Virginia on Wednesday became the first southern US state to abolish the death penalty.
Democratic Governor Ralph Northam signed a bill outlawing capital punishment in the state, saying it was "the moral thing to do."
Virginia is the 23rd US state to abolish the death penalty and the first of the states that made up the Confederacy during the 1861-65 US Civil War to do so.
Virginia has carried out more executions -- nearly 1,400 -- than any other of the 50 US states since its founding as a colony in the early 1600s.
Northam signed the bill ending the death penalty at the Greensville Correctional Center in Jarratt, Virginia, which houses the state's execution chamber.
"Signing this new law is the right thing to do," Northam said. "It is the moral thing to do to end the death penalty in the Commonwealth of Virginia."
"Virginia's history -- we have much to be proud of -- but not the history of capital punishment," he added.
Northam described the use of the death penalty in Virginia as "fundamentally flawed" and racially biased.
"We know that the system doesn't always get it right," he said. "We can't give out the ultimate punishment without being 100 percent sure that we're right."
"It is not fair," he added. "It is applied differently based on who you are."
Northam said that in the 20th century, 296 of the 377 defendants executed in Virginia for murder were Black.

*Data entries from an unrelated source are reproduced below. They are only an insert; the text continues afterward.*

This is an optimization exercise on Yosys and OpenROAD, whose aim is small area and a short achievable clock period, not a production implementation.
At most, simulation tests tie the RTL to the original design; equivalence was not proved.

==> flow/design.v <==
module finv_pipe #(
   parameter int LATENCY = 2
) (
   input  logic        clk,
   input  logic        rst,
   input  logic        valid_in,
   input  logic [31:0] x,
   output logic        valid_out,
   output logic [31:0] y,
   output logic        ovf
);
   if (LATENCY != 2) begin : g_latency_check
      $error("finv_pipe: only LATENCY=2 is implemented");
   end
   localparam int ND = 12;    
   localparam int W  = 25;    
   localparam int KA = 3;     
   localparam int LB = 11;    
   function automatic logic [3:0] qsel_f(input logic [6:0] s, input logic [6:0] c,
                                         input logic [2:0] d3);
      logic signed [6:0] n, m2, m1, m0, mm1;
      logic ge2, ge1, ge0, gem1;
      n = $signed(s + c);
      m1 = d3[2] ? 7'sd6 : 7'sd4;
      m0 = d3[2] ? -7'sd8 : -7'sd5;
      case (d3)
         3'd0: begin m2 = 7'sd12; mm1 = -7'sd13; end
         3'd1: begin m2 = 7'sd14; mm1 = -7'sd15; end
         3'd2: begin m2 = 7'sd15; mm1 = -7'sd16; end
         3'd3: begin m2 = 7'sd16; mm1 = -7'sd18; end
         3'd4: begin m2 = 7'sd18; mm1 = -7'sd20; end
         3'd5: begin m2 = 7'sd20; mm1 = -7'sd20; end
         3'd6: begin m2 = 7'sd22; mm1 = -7'sd22; end
         default: begin m2 = 7'sd24; mm1 = -7'sd24; end
      endcase
      ge2  = (n >= m2);
      ge1  = (n >= m1);
      ge0  = (n >= m0);
      gem1 = (n >= mm1);
      qsel_f = {ge1, ~ge0, ge2 | ~gem1, (ge1 & ~ge2) | (gem1 & ~ge0)};
   endfunction
   logic        s_a;
   logic [7:0]  e_a;
   logic [22:0] f_a;
   logic [22:0] mf_a;      
   logic        nan_a, inf_a, zro_a;
   logic [7:0]  eb_a;      
   logic [W-1:0] dm_a;
   assign s_a = x[31];
   assign e_a = x[30:23];
   assign f_a = x[22:0];
   always_comb begin
      nan_a = (e_a == 8'hFF) && (f_a != 23'h0);
      zro_a = ((e_a == 8'hFF) && (f_a == 23'h0)) || (e_a == 8'hFE);
      inf_a = (e_a == 8'h00) && (f_a[22:21] == 2'b00);
      if (e_a != 8'h00) begin
         mf_a = f_a;
         eb_a = 8'd253 - e_a;
      end else if (f_a[22]) begin
         mf_a = {f_a[21:0], 1'b0};
         eb_a = 8'd253;
      end else begin
         mf_a = {f_a[20:0], 2'b00};
         eb_a = 8'd254;
      end
   end
   logic [KA+1:0][W-1:0] as, ac;
   logic [KA+1:2][2:0]   qa;
   assign dm_a  = {2'b01, mf_a};
   assign as[1] = ~(mf_a[22] ? dm_a : (dm_a << 1));
   assign ac[1] = W'(1) + (W'(1) << 24);
   for (genvar j = 2; j <= KA + 1; j++) begin : g_arow
      logic [3:0]   q;
      logic [W-1:0] s4, c4, op;
      assign q  = qsel_f(as[j-1][W-1:W-7], ac[j-1][W-1:W-7], mf_a[22:20]);
      assign qa[j] = q[2:0];
      assign s4 = as[j-1] << 2;
      assign c4 = ac[j-1] << 2;
      assign op = ((q[1] ? (dm_a << 1) : '0) | (q[0] ? dm_a : '0)) ^ {W{q[3]}};
      assign as[j] = s4 ^ c4 ^ op;
      assign ac[j] = {(s4[W-2:0] & c4[W-2:0]) | (s4[W-2:0] & op[W-2:0]) | (c4[W-2:0] & op[W-2:0]), q[3]};
   end
   logic         v1, s1, nan1, zro1, inf1;
   logic [7:0]   eb1;
   logic [22:0]  mf1;
   logic [KA+1:2][2:0] qa1;
   always_ff @(posedge clk) begin
      if (rst) v1 <= 1'b0;
      else     v1 <= valid_in;
      s1   <= s_a;
      nan1 <= nan_a;
      zro1 <= zro_a;
      inf1 <= inf_a;
      eb1  <= eb_a;
      mf1  <= mf_a;
      qa1  <= qa;
   end
   logic         s2, nan2, zro2, inf2;
   logic [7:0]   eb2;
   logic [22:0]  mf2;
   logic [W-1:0] ws2;
   logic [W-1:0] wc2;
   logic [LB:2]  qn2, qt2, qo2;
   logic [W-1:0] dm2;
   assign dm2 = {2'b01, mf2};
   logic [W-1:0] dm;
   logic [ND:0][W-1:0] ws, wc;
   logic [ND:0]  qn, q2, q1;    
   assign dm    = {2'b01, mf1};
   assign ws[1] = ~(mf1[22] ? dm : (dm << 1));
   assign wc[1] = W'(1) + (W'(1) << 24);
   for (genvar j = 2; j <= ND; j++) begin : g_row
      logic [3:0]   q;
      logic [W-1:0] s_in, c_in, m, s4, c4, op;
      logic [2:0]   d3;
      if (j == LB + 1) begin : g_c2
         assign s_in = ws2;
         assign c_in = wc2;
      end else begin : g_c1
         assign s_in = ws[j-1];
         assign c_in = wc[j-1];
      end
      assign m  = (j <= LB) ? dm : dm2;
      assign d3 = (j <= LB) ? mf1[22:20] : mf2[22:20];
      if (j <= KA + 1) begin : g_qa
         assign q = {~qa1[j][2] & (qa1[j][1] | qa1[j][0]), qa1[j]};
      end else begin : g_qs
         assign q = qsel_f(s_in[W-1:W-7], c_in[W-1:W-7], d3);
      end
      assign qn[j] = q[2];
      assign q2[j] = q[1];
      assign q1[j] = q[0];
      assign s4 = s_in << 2;
      assign c4 = c_in << 2;
      assign op = ((q[1] ? (m << 1) : '0) | (q[0] ? m : '0)) ^ {W{q[3]}};
      assign ws[j] = s4 ^ c4 ^ op;
      assign wc[j] = {(s4[W-2:0] & c4[W-2:0]) | (s4[W-2:0] & op[W-2:0]) | (c4[W-2:0] & op[W-2:0]), q[3]};
   end
   always_ff @(posedge clk) begin
      if (rst) valid_out <= 1'b0;
      else     valid_out <= v1;
      s2   <= s1;
      nan2 <= nan1;
      zro2 <= zro1;
      inf2 <= inf1;
      eb2  <= eb1;
      mf2  <= mf1;
      ws2  <= ws[LB];
      wc2  <= {wc[LB][W-1:3], 2'b00, wc[LB][0]};
      qn2  <= qn[LB:2];
      qt2  <= q2[LB:2];
      qo2  <= q1[LB:2];
   end
   logic [W+1:0] mx, tp, tm;
   logic         up, dn;
   assign mx = {4'b0001, mf2};
   logic [W-1:0] fs, fc;
   if (LB == ND) begin : g_fr
      assign fs = ws2;
      assign fc = wc2;
   end else begin : g_fw
      assign fs = ws[ND];
      assign fc = wc[ND];
   end
   assign tp = {fs, 2'b00} + {fc, 2'b00} - mx;
   assign tm = {fs, 2'b00} + {fc, 2'b00} + mx;
   assign up = ~tp[W+1];
   assign dn = tm[W+1];
   logic [23:0] pv, nv, sq;
   always_comb begin
      pv = '0;
      nv = '0;
      pv[23:22] = {~mf2[22], mf2[22]};
      for (int j = 2; j <= ND; j++) begin
         if (j <= LB) begin
            pv[2*(ND-j) +: 2] = {qt2[j] & ~qn2[j], qo2[j] & ~qn2[j]};
            nv[2*(ND-j) +: 2] = {qt2[j] & qn2[j], qo2[j] & qn2[j]};
         end else begin
            pv[2*(ND-j) +: 2] = {q2[j] & ~qn[j], q1[j] & ~qn[j]};
            nv[2*(ND-j) +: 2] = {q2[j] & qn[j], q1[j] & qn[j]};
         end
      end
   end
   logic [23:0] sq0, sq1;
   assign sq0 = pv + ~nv;
   assign sq1 = pv + ~nv + 24'd1;
   function automatic logic [32:0] pack(input logic [23:0] sq, input logic b0,
                                        input logic s, input logic nan, input logic inf,
                                        input logic zro, input logic [7:0] eb,
                                        input logic [22:0] mf);
      logic cy, of, uf;
      cy = sq[23];
      of = (eb == 8'd254) && cy;
      uf = (eb == 8'd0) && !cy;
      if (nan)
         pack = {1'b0, s, 8'hFF, 1'b1, mf[21:0]};
      else if (inf || (!zro && of))
         pack = {1'b1, s, 8'hFF, 23'h0};
      else if (!zro && !uf)
         pack = {1'b0, s, cy ? eb + 8'd1 : eb, sq[21:0], b0};
      else
         pack = 33'h0;
   endfunction
   logic [32:0] r0, r1;
   assign r0 = pack(sq0, 1'b1, s2, nan2, inf2, zro2, eb2, mf2);
   assign r1 = pack(sq1, up, s2, nan2, inf2, zro2, eb2, mf2);
   assign {ovf, y} = dn ? r0 : r1;
endmodule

The Virginia House of Delegates voted 57-41 last month to end capital punishment, two days after the state Senate approved a similar bill.

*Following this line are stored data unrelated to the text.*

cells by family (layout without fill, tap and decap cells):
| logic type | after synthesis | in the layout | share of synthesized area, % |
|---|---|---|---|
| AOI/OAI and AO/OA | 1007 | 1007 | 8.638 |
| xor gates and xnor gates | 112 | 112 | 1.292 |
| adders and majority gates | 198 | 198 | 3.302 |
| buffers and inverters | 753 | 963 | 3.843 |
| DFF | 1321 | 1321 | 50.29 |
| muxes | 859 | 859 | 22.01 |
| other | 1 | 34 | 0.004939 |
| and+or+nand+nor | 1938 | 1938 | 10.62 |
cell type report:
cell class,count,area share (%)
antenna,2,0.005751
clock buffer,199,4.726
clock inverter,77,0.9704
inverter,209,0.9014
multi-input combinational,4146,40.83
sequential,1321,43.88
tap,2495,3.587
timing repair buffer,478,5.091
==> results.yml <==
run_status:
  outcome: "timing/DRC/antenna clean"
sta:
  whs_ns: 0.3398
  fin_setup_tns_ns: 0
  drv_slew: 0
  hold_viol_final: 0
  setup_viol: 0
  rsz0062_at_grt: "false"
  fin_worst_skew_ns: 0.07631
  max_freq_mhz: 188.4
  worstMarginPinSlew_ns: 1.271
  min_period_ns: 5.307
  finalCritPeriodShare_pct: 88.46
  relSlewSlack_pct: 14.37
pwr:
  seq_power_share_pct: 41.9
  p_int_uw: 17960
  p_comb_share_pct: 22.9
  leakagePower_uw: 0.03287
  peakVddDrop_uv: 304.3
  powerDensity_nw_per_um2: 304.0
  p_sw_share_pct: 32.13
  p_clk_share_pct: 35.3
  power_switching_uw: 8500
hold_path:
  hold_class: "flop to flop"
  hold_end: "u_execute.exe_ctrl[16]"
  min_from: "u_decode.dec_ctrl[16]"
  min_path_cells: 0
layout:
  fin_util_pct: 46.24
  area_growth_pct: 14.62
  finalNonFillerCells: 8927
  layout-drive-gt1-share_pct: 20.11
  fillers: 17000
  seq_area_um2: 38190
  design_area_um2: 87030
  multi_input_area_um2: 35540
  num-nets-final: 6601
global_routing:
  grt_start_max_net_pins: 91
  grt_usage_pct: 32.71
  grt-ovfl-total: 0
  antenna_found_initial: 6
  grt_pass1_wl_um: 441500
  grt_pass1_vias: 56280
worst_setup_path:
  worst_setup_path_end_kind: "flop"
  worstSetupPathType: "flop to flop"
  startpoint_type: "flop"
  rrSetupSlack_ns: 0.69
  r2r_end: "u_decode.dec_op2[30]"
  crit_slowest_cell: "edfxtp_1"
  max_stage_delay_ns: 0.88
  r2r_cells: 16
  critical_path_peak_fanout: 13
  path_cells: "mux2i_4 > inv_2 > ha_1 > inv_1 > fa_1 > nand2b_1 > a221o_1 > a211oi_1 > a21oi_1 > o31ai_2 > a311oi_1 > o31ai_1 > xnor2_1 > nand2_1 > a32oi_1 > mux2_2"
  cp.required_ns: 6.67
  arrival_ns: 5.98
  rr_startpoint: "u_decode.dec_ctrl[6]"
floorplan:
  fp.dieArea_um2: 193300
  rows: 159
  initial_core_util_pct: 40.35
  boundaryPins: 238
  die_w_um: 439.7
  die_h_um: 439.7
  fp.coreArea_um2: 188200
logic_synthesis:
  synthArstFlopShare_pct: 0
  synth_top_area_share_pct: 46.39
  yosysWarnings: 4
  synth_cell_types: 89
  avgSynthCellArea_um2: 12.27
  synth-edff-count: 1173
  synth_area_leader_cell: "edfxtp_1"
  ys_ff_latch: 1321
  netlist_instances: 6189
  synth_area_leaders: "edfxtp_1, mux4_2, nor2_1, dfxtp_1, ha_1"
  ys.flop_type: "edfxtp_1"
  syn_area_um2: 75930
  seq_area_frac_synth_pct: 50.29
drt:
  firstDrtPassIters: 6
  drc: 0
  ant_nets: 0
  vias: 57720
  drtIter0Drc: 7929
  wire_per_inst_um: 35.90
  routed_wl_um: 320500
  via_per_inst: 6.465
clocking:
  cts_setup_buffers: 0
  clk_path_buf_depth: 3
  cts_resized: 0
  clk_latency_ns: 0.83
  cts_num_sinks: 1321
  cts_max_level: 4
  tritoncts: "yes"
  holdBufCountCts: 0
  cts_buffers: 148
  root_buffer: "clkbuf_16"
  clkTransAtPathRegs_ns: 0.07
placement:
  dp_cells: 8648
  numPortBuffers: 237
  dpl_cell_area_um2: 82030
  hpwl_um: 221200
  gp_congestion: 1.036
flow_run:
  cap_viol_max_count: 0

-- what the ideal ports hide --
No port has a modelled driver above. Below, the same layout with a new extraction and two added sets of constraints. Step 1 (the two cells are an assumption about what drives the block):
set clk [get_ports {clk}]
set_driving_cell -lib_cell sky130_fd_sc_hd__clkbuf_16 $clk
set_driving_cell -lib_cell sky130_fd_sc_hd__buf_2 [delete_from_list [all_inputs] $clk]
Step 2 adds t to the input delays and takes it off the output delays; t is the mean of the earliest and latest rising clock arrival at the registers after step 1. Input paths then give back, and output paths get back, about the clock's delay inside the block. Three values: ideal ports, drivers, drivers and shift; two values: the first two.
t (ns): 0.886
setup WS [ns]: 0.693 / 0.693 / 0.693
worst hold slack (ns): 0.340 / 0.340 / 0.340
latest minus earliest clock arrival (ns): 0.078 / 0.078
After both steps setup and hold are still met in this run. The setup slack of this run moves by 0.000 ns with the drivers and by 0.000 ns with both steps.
Background: an optimization exercise with open tools, aiming at small area. Do not read the settings as production practice. Only simulation tests tie the RTL to the original design; equivalence was not proved. Power is estimated from default activity; no workload was simulated. The clock port is modelled as an ideal driver; clocking choices that lean on that would not hold on a real chip.

## east
==> flow/design.v <==
module mc_aoi222 (input logic a1, a2, b1, b2, c1, c2, output logic y);
  assign y = ~((a1 & a2) | (b1 & b2) | (c1 & c2));
endmodule
module mc_nand2 (input logic a, b, output logic y);
  assign y = ~(a & b);
endmodule
module mc_nand4 (input logic a, b, c, d, output logic y);
  assign y = ~(a & b & c & d);
endmodule
module mc_or3 (input logic a, b, c, output logic y);
  assign y = a | b | c;
endmodule
module mc_nor2 (input logic a, b, output logic y);
  assign y = ~(a | b);
endmodule
module mc_xor2 (input logic a, b, output logic y);
  assign y = a ^ b;
endmodule
module mc_sel32 (input logic [31:0] d, input logic [31:0] s, output logic y);
  logic [11:0] p;
  logic [2:0]  q;
  for (genvar k = 0; k < 10; k++) begin : g
    mc_aoi222 u (.a1(d[3*k]), .a2(s[3*k]), .b1(d[3*k+1]), .b2(s[3*k+1]),
                 .c1(d[3*k+2]), .c2(s[3*k+2]), .y(p[k]));
  end
  mc_nand2 u10 (.a(d[30]), .b(s[30]), .y(p[10]));
  mc_nand2 u11 (.a(d[31]), .b(s[31]), .y(p[11]));
  mc_nand4 n0 (.a(p[0]), .b(p[1]), .c(p[2]),  .d(p[3]),  .y(q[0]));
  mc_nand4 n1 (.a(p[4]), .b(p[5]), .c(p[6]),  .d(p[7]),  .y(q[1]));
  mc_nand4 n2 (.a(p[8]), .b(p[9]), .c(p[10]), .d(p[11]), .y(q[2]));
  mc_or3   o0 (.a(q[0]), .b(q[1]), .c(q[2]), .y(y));
endmodule
module mc_csum_bit (input logic q, d, acc, clr, output logic y);
  logic n, x;
  mc_nand2 u0 (.a(d), .b(acc), .y(n));
  mc_xor2  u1 (.a(q), .b(n), .y(x));
  mc_nor2  u2 (.a(clr), .b(x), .y(y));
endmodule
module microcode_dualbank #(
  parameter int NUM_ADDRESS_LINES = 5,
  parameter int NUM_WORDS         = 32,
  parameter int NUM_STATE_BITS    = 4,
  parameter int NUM_CONTROL_BITS  = 32,
  parameter int STATE_CAPTURE_BIT = NUM_ADDRESS_LINES,
  parameter int READ_LATENCY      = 0,
  parameter int WORD_W            = NUM_CONTROL_BITS + 2*NUM_STATE_BITS
) (
  input  logic                         clk,
  input  logic                         rst,
  input  logic [NUM_ADDRESS_LINES-1:0] address,
  input  logic                         load_start,
  input  logic                         load_valid,
  input  logic [WORD_W-1:0]            load_data,
  output logic                         load_ready,
  input  logic                         swap_req,
  output logic                         loaded,
  output logic [WORD_W-1:0]            load_csum,
  output logic                         active_bank,
  output logic                         ready,
  output logic [NUM_CONTROL_BITS-1:0]  ctl_out,
  output logic [NUM_ADDRESS_LINES-1:0] jadr,
  output logic [NUM_STATE_BITS-1:0]    states
);
  localparam int AW = NUM_ADDRESS_LINES;
  localparam int SB = NUM_STATE_BITS;
  localparam int CW = NUM_CONTROL_BITS;
  localparam int CB = STATE_CAPTURE_BIT;
  localparam int SW = CW - 1 + 7;
  logic [AW-1:0] ptr;
  logic          accept;
  logic          shift;
  logic          swap;
  assign accept = ~load_start & load_valid & load_ready;
  assign swap   = ~load_start & loaded & (~ready | swap_req);
  assign shift  = load_valid & load_ready;
  always_ff @(posedge clk) begin
    if (rst) begin
      ptr        <= '0;
      load_ready <= 1'b0;
      loaded     <= 1'b0;
    end else if (load_start) begin
      ptr        <= '0;
      load_ready <= 1'b1;
      loaded     <= 1'b0;
    end else begin
      if (accept) begin
        ptr       <= ptr + 1'b1;
        if (&ptr) begin
          load_ready <= 1'b0;
          loaded     <= 1'b1;
        end
      end
      if (swap) loaded <= 1'b0;
    end
  end
  logic [WORD_W-1:0] csum_next;
  logic              csum_clr;
  assign csum_clr = rst | load_start;
  for (genvar b = 0; b < WORD_W; b++) begin : g_csum
    mc_csum_bit u (.q(load_csum[b]), .d(load_data[b]), .acc(accept), .clr(csum_clr),
                   .y(csum_next[b]));
  end
  always_ff @(posedge clk) load_csum <= csum_next;
  function automatic logic [SW-1:0] encode(input logic [WORD_W-1:0] w);
    logic [CW-1:0] c;
    logic [SB-1:0] m, v;
    logic [1:0]    x;
    logic [4:0]    g;
    c = w[WORD_W-1:2*SB];
    m = w[2*SB-1:SB];
    v = w[SB-1:0];
    x = c[CB] ? {m[3], m[3] & v[3]} : 2'b01;
    if (m[0] & v[0] & m[1] & v[1]) begin
      g = {2'b01, 1'b0, m[2], m[2] & v[2]};
    end else begin
      g[4:3] = {m[2], m[2] & v[2]};
      case ({m[0], m[1]})
        2'b00:   g[2:0] = 3'b000;
        2'b10:   g[2:0] = {2'b10, v[0]};
        2'b01:   g[2:0] = {2'b01, v[1]};
        default: g[2:0] = v[0] ? 3'b001 : {2'b11, v[1]};
      endcase
    end
    encode = {c[CW-1:CB+1], c[CB-1:0], x, g};
  endfunction
  logic [SW-1:0] shadow [NUM_WORDS];
  logic [SW-1:0] active [NUM_WORDS];
  always_ff @(posedge clk) begin
    if (shift) begin
      shadow[0] <= encode(load_data);
      for (int i = 1; i < NUM_WORDS; i++) shadow[i] <= shadow[i-1];
    end
  end
  always_ff @(posedge clk) begin
    if (swap)
      for (int k = 0; k < NUM_WORDS; k++) active[k] <= shadow[NUM_WORDS-1-k];
  end
  logic [SW-1:0] rd;
  logic          cap;
  logic [SB-1:0] state_mask;
  logic [SB-1:0] state_value;
  logic [NUM_WORDS-1:0] sel;
  always_comb for (int k = 0; k < NUM_WORDS; k++) sel[k] = (address == AW'(k));
  for (genvar b = 0; b < SW; b++) begin : g_rd
    logic [NUM_WORDS-1:0] col;
    for (genvar k = 0; k < NUM_WORDS; k++) begin : g_col
      assign col[k] = active[k][b];
    end
    mc_sel32 u_sel (.d(col), .s(sel), .y(rd[b]));
  end
  wire [1:0] x   = rd[6:5];
  wire [4:0] g   = rd[4:0];
  wire       esc = ~g[4] & g[3];
  assign cap            = x[1] | ~x[0];
  assign state_mask[3]  = x[1];
  assign state_value[3] = x[0];
  assign state_mask[2]  = esc ? g[1] : g[4];
  assign state_value[2] = esc ? g[0] : g[3];
  assign state_mask[0]  = esc | g[2] | (~g[1] & g[0]);
  assign state_value[0] = esc | (g[0] & ~(g[2] & g[1]));
  assign state_mask[1]  = esc | g[1] | (~g[2] & g[0]);
  assign state_value[1] = esc | (g[0] & (g[1] | g[2]));
  assign ctl_out = {rd[SW-1:7+CB], cap, rd[7+CB-1:7]};
  assign jadr    = ctl_out[AW-1:0];
  always_ff @(posedge clk) begin
    if (rst) begin
      active_bank <= 1'b0;
      ready       <= 1'b0;
      states      <= '0;
    end else if (swap) begin
      active_bank <= ~active_bank;
      ready       <= 1'b1;
      states      <= '0;
    end else if (ready && cap) begin
      states <= (states & ~state_mask) | (state_value & state_mask);
    end
  end
endmodule
Settings: LEC_CHECK=0, CAP_MARGIN=20, CORE_MARGIN=2, CORE_UTILIZATION=70, PLACE_DENSITY=0.8, SLEW_MARGIN=20, SYNTH_HIERARCHICAL=1; clock period 7.0 ns.
standard.sh (not shown) runs the stock make flow with config.mk's settings and CLKGATE_MAP_FILE= SYNTH_SCRIPT=/design/flow/synth_recipe.tcl, a recipe that flattens the netlist after the stock synthesis.
==> flow/flow/run.sh <==
#!/bin/bash
# Layout flow: the standard ORFS flow with two changes that only save cell area:
#  - clock tree synthesis without dummy loads, with sinks clustered up to 30 to a leaf buffer;
#  - every input and output port is still buffered, but with the smallest buffer cell.
# Synthesis is the standard one (standard.sh runs it unchanged).
set -euo pipefail
bash standard.sh \
  "CTS_ARGS=-sink_clustering_enable -repair_clock_nets -dont_use_dummy_load -sink_clustering_size 30 -sink_clustering_max_diameter 100" \
  "BUFFER_PORTS_ARGS=-buffer_cell sky130_fd_sc_hd__buf_1" \
  finish > flow_standard.log 2>&1
Input changes introduced in west (baseline for comparison: east):
--- a/flow/design.v
+++ b/flow/design.v
@@ -26,12 +26,15 @@
   mc_nand2 u10 (.a(d[30]), .b(s[30]), .y(p[10]));
   mc_nand2 u11 (.a(d[31]), .b(s[31]), .y(p[11]));
   mc_nand4 n0 (.a(p[0]), .b(p[1]), .c(p[2]),  .d(p[3]),  .y(q[0]));
   mc_nand4 n1 (.a(p[4]), .b(p[5]), .c(p[6]),  .d(p[7]),  .y(q[1]));
   mc_nand4 n2 (.a(p[8]), .b(p[9]), .c(p[10]), .d(p[11]), .y(q[2]));
   mc_or3   o0 (.a(q[0]), .b(q[1]), .c(q[2]), .y(y));
+endmodule
+module mc_dec32 (input logic [4:0] a, output logic [31:0] s);
+  always_comb for (int k = 0; k < 32; k++) s[k] = (a == 5'(k));
 endmodule
 module mc_csum_bit (input logic q, d, acc, clr, output logic y);
   logic n, x;
   mc_nand2 u0 (.a(d), .b(acc), .y(n));
   mc_xor2  u1 (.a(q), .b(n), .y(x));
   mc_nor2  u2 (.a(clr), .b(x), .y(y));
@@ -136,20 +139,24 @@
       for (int k = 0; k < NUM_WORDS; k++) active[k] <= shadow[NUM_WORDS-1-k];
   end
   logic [SW-1:0] rd;
   logic          cap;
   logic [SB-1:0] state_mask;
   logic [SB-1:0] state_value;
-  logic [NUM_WORDS-1:0] sel;
-  always_comb for (int k = 0; k < NUM_WORDS; k++) sel[k] = (address == AW'(k));
+  localparam int RD_GROUP = 10;
+  localparam int RD_DECS  = (SW + RD_GROUP - 1) / RD_GROUP;
+  logic [NUM_WORDS-1:0] sel [RD_DECS];
+  for (genvar g = 0; g < RD_DECS; g++) begin : g_dec
+    mc_dec32 u_dec (.a(address), .s(sel[g]));
+  end
   for (genvar b = 0; b < SW; b++) begin : g_rd
     logic [NUM_WORDS-1:0] col;
     for (genvar k = 0; k < NUM_WORDS; k++) begin : g_col
       assign col[k] = active[k][b];
     end
-    mc_sel32 u_sel (.d(col), .s(sel), .y(rd[b]));
+    mc_sel32 u_sel (.d(col), .s(sel[b / RD_GROUP]), .y(rd[b]));
   end
   wire [1:0] x   = rd[6:5];
   wire [4:0] g   = rd[4:0];
   wire       esc = ~g[4] & g[3];
   assign cap            = x[1] | ~x[0];
   assign state_mask[3]  = x[1];
- Share of final layout cell area taken by non-clock buffers delta for west relative to east: 0.20 points lower
- Side by side, area enclosed by the die boundary turned out higher in west than in east.
- Changes observed in west relative to east: routing usage on met2 now sits lower; global-route usage has decreased; adder-cell share of the synthesized area ~0 delta.
- The final-stage net count of west is higher than that of east.
- Looking at east and west, the post-route cell area is a wash.
- Comparing west with east, the total design power came out essentially unchanged.
- Re worst path setup slack after routing: west is 67 ps down on east.
- Summary of west over east: synthesized cell count went up 140; number of flip-flops and latches in the synthesized netlist neither gained nor lost much.

[what the ideal ports hide]
The flow's constraints put no driver on any port. The routed layouts listed below were extracted and timed again, unchanged, in two steps.
Step 1 sets driving cells, clkbuf_16 on the clock port and buf_2 on the other inputs (assumed; they add their load-dependent delay and slew).
Step 2 moves the port delays by t, midway between the first and last clock arrival at a register: inputs arrive t later, outputs are due t later. That takes back most of the time a late clock gives input paths.
Slacks: ideal ports / drivers / drivers and shift; pairs: ideal ports / drivers.
run | t, ns | setup slack, ns | hold slack, ns | clock arrival spread, ns | pins driven straight from the clock port
east | 0.764 | 0.798 / 0.767 / 0.767 | 0.344 / 0.344 / 0.344 | 0.092 / 0.093 | 1
west | 0.764 | 0.731 / 0.695 / 0.695 | 0.390 / 0.390 / 0.390 | 0.063 / 0.063 | 1
After both steps setup and hold are still met in every run listed. For west, which loses most, drivers alone change the setup slack by -0.036 ns; drivers and shift together by -0.036 ns.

Virginia has conducted the second-most executions after Texas since the US Supreme Court reinstated the death penalty in 1976.
The state housed the capital of the pro-slavery South during the Civil War and was also the site of numerous lynchings of African Americans.
The death penalty has now been abolished in 23 states, while three others -- California, Oregon and Pennsylvania -- have observed a moratorium on its use.
Overall, US states carried out seven executions last year, with many opting to suspend the use of capital punishment because of the Covid-19 pandemic.
At the same time, former president Donald Trump's administration resumed federal executions and put 13 federal inmates to death between July 2020 and his departure from the White House in January.
Trump's successor, Joe Biden, has pledged to abolish the federal death penalty.